* **AIM OF THE EXERCISE**
Look for "floorplan" in each line of the records, and copy the lines that have it.

[Stored records]
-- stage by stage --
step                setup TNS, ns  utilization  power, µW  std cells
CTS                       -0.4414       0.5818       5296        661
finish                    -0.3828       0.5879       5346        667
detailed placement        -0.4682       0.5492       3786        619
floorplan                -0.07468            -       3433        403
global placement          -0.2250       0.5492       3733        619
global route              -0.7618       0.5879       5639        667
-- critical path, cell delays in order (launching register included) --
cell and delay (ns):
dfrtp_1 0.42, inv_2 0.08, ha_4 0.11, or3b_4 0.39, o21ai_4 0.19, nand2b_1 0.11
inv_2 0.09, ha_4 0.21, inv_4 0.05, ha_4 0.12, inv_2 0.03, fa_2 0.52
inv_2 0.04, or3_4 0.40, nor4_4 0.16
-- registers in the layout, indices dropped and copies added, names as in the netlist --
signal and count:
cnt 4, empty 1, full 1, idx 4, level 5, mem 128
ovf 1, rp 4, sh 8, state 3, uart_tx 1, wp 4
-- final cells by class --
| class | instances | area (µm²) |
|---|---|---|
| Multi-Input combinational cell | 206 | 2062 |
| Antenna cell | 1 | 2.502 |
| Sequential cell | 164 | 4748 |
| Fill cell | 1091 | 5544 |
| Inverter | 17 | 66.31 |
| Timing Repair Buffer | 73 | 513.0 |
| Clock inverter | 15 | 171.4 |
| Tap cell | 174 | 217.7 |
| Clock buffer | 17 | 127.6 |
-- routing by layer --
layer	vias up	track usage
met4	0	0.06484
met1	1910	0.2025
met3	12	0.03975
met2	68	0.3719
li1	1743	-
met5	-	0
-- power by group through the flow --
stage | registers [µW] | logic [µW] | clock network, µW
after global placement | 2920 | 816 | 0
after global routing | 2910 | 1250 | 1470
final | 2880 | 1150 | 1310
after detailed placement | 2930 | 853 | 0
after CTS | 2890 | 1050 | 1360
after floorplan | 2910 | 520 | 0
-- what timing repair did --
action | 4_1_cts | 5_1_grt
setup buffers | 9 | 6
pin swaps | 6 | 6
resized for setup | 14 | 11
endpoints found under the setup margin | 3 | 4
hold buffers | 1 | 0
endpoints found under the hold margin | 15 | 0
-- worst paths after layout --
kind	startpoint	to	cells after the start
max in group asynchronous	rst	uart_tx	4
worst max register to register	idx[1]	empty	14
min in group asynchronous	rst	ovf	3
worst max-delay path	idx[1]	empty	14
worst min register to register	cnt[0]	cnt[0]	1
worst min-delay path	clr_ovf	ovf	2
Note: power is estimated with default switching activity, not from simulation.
===== src/rtl/regwr_pkg.sv =====
// Shared constants and types for the register-file write-port arbiter.
package regwr_pkg;

  localparam int REG_AW   = 5;
  localparam int REG_DW   = 32;
  localparam int REG_ZERO = 0;

  // One writeback request: destination register and the value to write.
  typedef struct packed {
    logic [REG_AW-1:0] addr;
    logic [REG_DW-1:0] data;
  } wr_req_t;

endpackage


===== src/rtl/regfile_wr_arbiter_rr_arbiter.sv =====
// Combinational round-robin priority rotation: the first set bit of req at
// or after ptr (wrapping modulo N) wins. Generic so it can be reused for
// other shared ports.
module rr_arbiter #(
  parameter int N  = 3,
  parameter int IW = (N > 1) ? $clog2(N) : 1
) (
  input  logic [N-1:0]  req,
  input  logic [IW-1:0] ptr,
  output logic [N-1:0]  gnt,
  output logic [IW-1:0] idx
);

  logic found_s;
  int   pos_s;

  // Walk the requesters starting at ptr and grant the first valid one.
  always_comb begin
    gnt     = {N{1'b0}};
    idx     = {IW{1'b0}};
    found_s = 1'b0;
    pos_s   = 0;
    for (int k = 0; k < N; k++) begin
      pos_s = (int'(ptr) + k) % N;
      if (!found_s && req[pos_s]) begin
        gnt[pos_s] = 1'b1;
        idx        = IW'(pos_s);
        found_s    = 1'b1;
      end else begin
        found_s = found_s;
      end
    end
  end

endmodule


===== src/rtl/regfile_wr_arbiter.sv =====
// Round-robin arbiter sharing the single reg_file write port (A3/WD3/WE3)
// between NREQ writeback requesters. One write accepted per cycle; the
// write port is registered. Writes to r0 complete the handshake but never
// raise wr_en. rd_invalid mirrors wr_en because reg_file read ports float
// while WE3 is high.
// Optional macro REGWR_BYPASS_EN adds two address comparators that expose
// the in-flight write value to issue logic.
module regfile_wr_arbiter
  import regwr_pkg::*;
#(
  parameter int NREQ = 3,
  parameter int AW   = REG_AW,
  parameter int DW   = REG_DW
) (
  input  logic              clk,
  input  logic              reset,
  input  logic [NREQ-1:0]   req_valid,
  input  logic [NREQ*AW-1:0] req_addr,
  input  logic [NREQ*DW-1:0] req_data,
  output logic [NREQ-1:0]   req_ready,
  output logic              wr_en,
  output logic [AW-1:0]     wr_addr,
  output logic [DW-1:0]     wr_data,
  output logic              rd_invalid,
  output logic [2:0]        grant_idx
`ifdef REGWR_BYPASS_EN
  ,
  input  logic [AW-1:0]     byp_addr_a,
  input  logic [AW-1:0]     byp_addr_b,
  output logic              byp_hit_a,
  output logic              byp_hit_b,
  output logic [DW-1:0]     byp_data
`endif
);

  localparam int PW = (NREQ > 1) ? $clog2(NREQ) : 1;

  logic [NREQ-1:0] gnt_s;
  logic [PW-1:0]   gidx_s;
  logic [PW-1:0]   ptr_nxt_s;
  logic            any_s;
  logic [AW-1:0]   sel_addr_s;
  logic [DW-1:0]   sel_data_s;

  logic [PW-1:0]   rr_ptr_r;
  logic            wr_en_r;
  logic [AW-1:0]   wr_addr_r;
  logic [DW-1:0]   wr_data_r;
  logic [2:0]      grant_idx_r;

  rr_arbiter #(.N(NREQ), .IW(PW)) u_rr_arbiter (
    .req (req_valid),
    .ptr (rr_ptr_r),
    .gnt (gnt_s),
    .idx (gidx_s)
  );

  // Grant is suppressed during reset; it never depends on wr_en.
  assign req_ready = reset ? {NREQ{1'b0}} : gnt_s;
  assign any_s     = |req_ready;

  // Select the granted request and the pointer that follows it.
  always_comb begin
    sel_addr_s = req_addr[gidx_s*AW +: AW];
    sel_data_s = req_data[gidx_s*DW +: DW];
    if (int'(gidx_s) == NREQ - 1) begin
      ptr_nxt_s = {PW{1'b0}};
    end else begin
      ptr_nxt_s = gidx_s + PW'(1);
    end
  end

  // Register the accepted write and advance the round-robin pointer.
  always_ff @(posedge clk) begin
    if (reset) begin
      rr_ptr_r    <= {PW{1'b0}};
      wr_en_r     <= 1'b0;
      wr_addr_r   <= {AW{1'b0}};
      wr_data_r   <= {DW{1'b0}};
      grant_idx_r <= 3'd0;
    end else if (any_s) begin
      rr_ptr_r    <= ptr_nxt_s;
      wr_en_r     <= (sel_addr_s != AW'(REG_ZERO));
      wr_addr_r   <= sel_addr_s;
      wr_data_r   <= sel_data_s;
      grant_idx_r <= 3'(gidx_s);
    end else begin
      wr_en_r     <= 1'b0;
    end
  end

  assign wr_en      = wr_en_r;
  assign wr_addr    = wr_addr_r;
  assign wr_data    = wr_data_r;
  assign rd_invalid = wr_en_r;
  assign grant_idx  = grant_idx_r;

`ifdef REGWR_BYPASS_EN
  assign byp_hit_a = wr_en_r & (wr_addr_r == byp_addr_a) & (byp_addr_a != AW'(REG_ZERO));
  assign byp_hit_b = wr_en_r & (wr_addr_r == byp_addr_b) & (byp_addr_b != AW'(REG_ZERO));
  assign byp_data  = wr_data_r;
`endif

endmodule


===== config.mk =====
export PLATFORM = sky130hd
export DESIGN_NAME = regfile_wr_arbiter
export DESIGN_NICKNAME = d
export VERILOG_FILES = /design/src/rtl/regwr_pkg.sv /design/src/rtl/regfile_wr_arbiter_rr_arbiter.sv /design/src/rtl/regfile_wr_arbiter.sv
export SDC_FILE = /design/constraint.sdc
export NUM_CORES = 1
export LEC_CHECK = 0
export CORE_MARGIN = 10
export CORE_UTILIZATION = 30
export DETAILED_ROUTE_END_ITERATION = 10
export PLACE_DENSITY = 0.65
export RECOVER_POWER = 50
export SYNTH_ARGS = -nofsm -noshare
export SYNTH_HDL_FRONTEND = slang
export SYNTH_SLANG_ARGS = --single-unit

===== constraint.sdc =====
create_clock -name clk -period 6.4 [get_ports clk]
set_clock_uncertainty 0.2 [all_clocks]
set_input_delay 0.64 -clock clk [delete_from_list [all_inputs] [get_ports clk]]
set_output_delay 0.64 -clock clk [all_outputs]
set_load 0.01 [all_outputs]

==> results.sh <==
export IMPL_root_buffer="clkbuf_8"
export IMPL_hold_slack_ns=0.275
export IMPL_outcome="complete, no violations"
export IMPL_placed_cells=607
export IMPL_netlist_area_um2=2860
export IMPL_grt_pass1_wl_mm=16.4
export IMPL_grt_max_degree=55
export IMPL_dieArea_um2=13800
export IMPL_ys_ff_latch=42
export IMPL_ctsHoldBuffers=0
export IMPL_postCtsSetupRepairBufs=0
export IMPL_r2r_start="rr_ptr_r[1]"
export IMPL_cp_top_family="compound AO/OA/AOI/OAI gates"
export IMPL_setup_worst_path_start_class="flop"
export IMPL_synthDistinctLibCells=37
export IMPL_maxCapViolCount=0
export IMPL_hold_class="reg -> reg"
export IMPL_nNetsFinal=605
export IMPL_vias=3004
export IMPL_routedWlPerCell_um=16.6
export IMPL_irDropWorstVdd_mv=0.130
export IMPL_fin_crit_sh_pct=58.6
export IMPL_initial_core_util_pct=30.8
export IMPL_arrival_ns=3.74
export IMPL_antenna_cells=0
export IMPL_cts_tree="yes"
export IMPL_hold_end="wr_data[2]"
export IMPL_synthCells=345
export IMPL_tightest_slew_ns=1.01
export IMPL_fmax_mhz=267
export IMPL_cts_num_sinks=42
export IMPL_drive_gt1_share_pct=7.41
export IMPL_area_growth_pct=60.4
export IMPL_reg2reg_to="wr_data[19]"
export IMPL_drtIter0Drc=90
export IMPL_path_max_fanout=25
export IMPL_final_hold_viol_count=0
export IMPL_layout_min_cycle_time_ns=3.75
export IMPL_cp_slowest_stage_delay_ns=0.84
export IMPL_crit_type="reg -> reg"
export IMPL_hp_start="wr_data[2]"
export IMPL_holdPathStages=2
export IMPL_io_buffers=159
export IMPL_io_pins=161
export IMPL_rsz0062_at_grt="no"
export IMPL_die_width_um=118
export IMPL_detail_route_drc_violations=0
export IMPL_dpl_hpwl_mm=7.78
export IMPL_grt_total_usage_pct=14.1
export IMPL_grt_pass1_vias=3118
export IMPL_critPathBufInv=2
export IMPL_cts_buffer_depth=2
export IMPL_r2r_setup_slack_ns=2.65
export IMPL_cts_inserted_buffers=5
export IMPL_setup_tns_ns=0
export IMPL_total_power_w=0.00175
export IMPL_dieHeight_um=118
export IMPL_end_kind="flop"
export IMPL_fin_cells=615
export IMPL_p_leak_nw=1.95
export IMPL_grt_overflow=0
export IMPL_avgSynthCellArea_um2=8.30
export IMPL_cellPowerDensity_nw_per_um2=382
export IMPL_dr_pass1_iters=4
export IMPL_post_route_util_pct=49.5
export IMPL_avgViaCountPerCell=4.88
export IMPL_cpMaxStageDelayCell="a41o_1"
export IMPL_cts_resized_gates=0
export IMPL_worst_ep_required_time_ns=6.39
export IMPL_yosysWarnings=0
export IMPL_drt_total_wl_mm=10.2
export IMPL_synth_nets=465
export IMPL_row_count=35
export IMPL_htree_levels=2
export IMPL_antenna_found_initial=0
export IMPL_clock_latency_ns=0.29
export IMPL_cp_cell_sequence="inv_1 > ha_1 > mux2i_2 > o21ai_0 > o2bb2ai_1 > a31oi_1 > a41o_1 > buf_4 > mux2_2"
export IMPL_setup_viol=0
export IMPL_core_area_um2=9280
export IMPL_path_clk_slew_ns=0.09
export IMPL_gp_congestion=0.892
export IMPL_yosysSeqAreaShare_pct=29.4
export IMPL_r2r_cells=9
export IMPL_max_slew_margin_rel_pct=32.7
export IMPL_ant_nets=0
export IMPL_maxSlewViolCount=0
-- cell usage in the layout, fill, tap and decap left out, types with 2 or more instances in the layout --
cell / synthesis / layout
a21oi_1: 28 / 28
a22oi_1: 2 / 2
a31oi_1: 15 / 15
buf_4: 5 / 4
clkbuf_8: 0 / 5
clkdlybuf4s50_1: 0 / 118
dfxtp_1: 42 / 42
dlygate4sd3_1: 0 / 41
ha_1: 4 / 4
inv_1: 4 / 4
mux2_2: 4 / 4
mux2_4: 11 / 11
mux2i_1: 32 / 32
nand2_1: 57 / 57
nand2b_1: 30 / 30
nand3b_1: 3 / 3
nor2_1: 18 / 18
nor2b_1: 15 / 15
nor3_1: 3 / 2
nor4_1: 2 / 2
o21ai_0: 3 / 3
o2bb2ai_1: 26 / 26
or2_2: 2 / 2
-- registers in the layout, indices dropped and copies added (netlist names) --
signal      count
wr_addr         5
grant_idx       2
wr_data        32
rd_invalid      1
rr_ptr_r        2
-- final cells by class --
class / instances / area [um^2]
Sequential cell: 42 / 841
Multi-Input combinational cell: 269 / 1840
Timing Repair Buffer: 163 / 1620
Tap cell: 129 / 161
Clock inverter: 3 / 48.8
Clock buffer: 5 / 68.8
Fill cell: 905 / 4690
Inverter: 4 / 15.0
-- worst min-delay path: stages (launching register included) --
cell and delay [ns]:
dfxtp_1 0.32, nand2b_1 0.06, mux2i_1 0.06
-- cells in the mapped netlist --
| cell | number | area (um^2) |
|---|---|---|
| a21bo_1 | 1 | 10.0 |
| a21bo_2 | 1 | 10.0 |
| a21boi_2 | 1 | 11.3 |
| a21boi_4 | 1 | 18.8 |
| a21oi_1 | 28 | 140 |
| a22oi_1 | 2 | 15.0 |
| a31oi_1 | 15 | 93.8 |
| a32oi_1 | 1 | 8.76 |
| a41o_1 | 1 | 10.0 |
| and3_1 | 1 | 6.26 |
| buf_2 | 13 | 65.1 |
| buf_4 | 5 | 37.5 |
| buf_6 | 4 | 45.0 |
| clkbuf_1 | 8 | 30.0 |
| conb_1 | 1 | 3.75 |
| dfxtp_1 | 42 | 841 |
| ha_1 | 4 | 50.1 |
| inv_1 | 4 | 15.0 |
| mux2_2 | 4 | 45.0 |
| mux2_4 | 11 | 165 |
| mux2i_1 | 32 | 320 |
| mux2i_2 | 1 | 13.8 |
| nand2_1 | 57 | 214 |
| nand2b_1 | 30 | 188 |
| nand3b_1 | 3 | 22.5 |
| nor2_1 | 18 | 67.6 |
| nor2b_1 | 15 | 93.8 |
| nor3_1 | 3 | 15.0 |
| nor4_1 | 2 | 12.5 |
| o211ai_1 | 1 | 7.51 |
| o21ai_0 | 3 | 15.0 |
| o221a_2 | 1 | 11.3 |
| o22ai_1 | 1 | 6.26 |
| o2bb2ai_1 | 26 | 228 |
| or2_2 | 2 | 12.5 |
| or3_1 | 1 | 6.26 |
| or4_1 | 1 | 7.51 |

* **EXERCISE RESULT**
floorplan                -0.07468            -       3433        403
after floorplan | 2910 | 520 | 0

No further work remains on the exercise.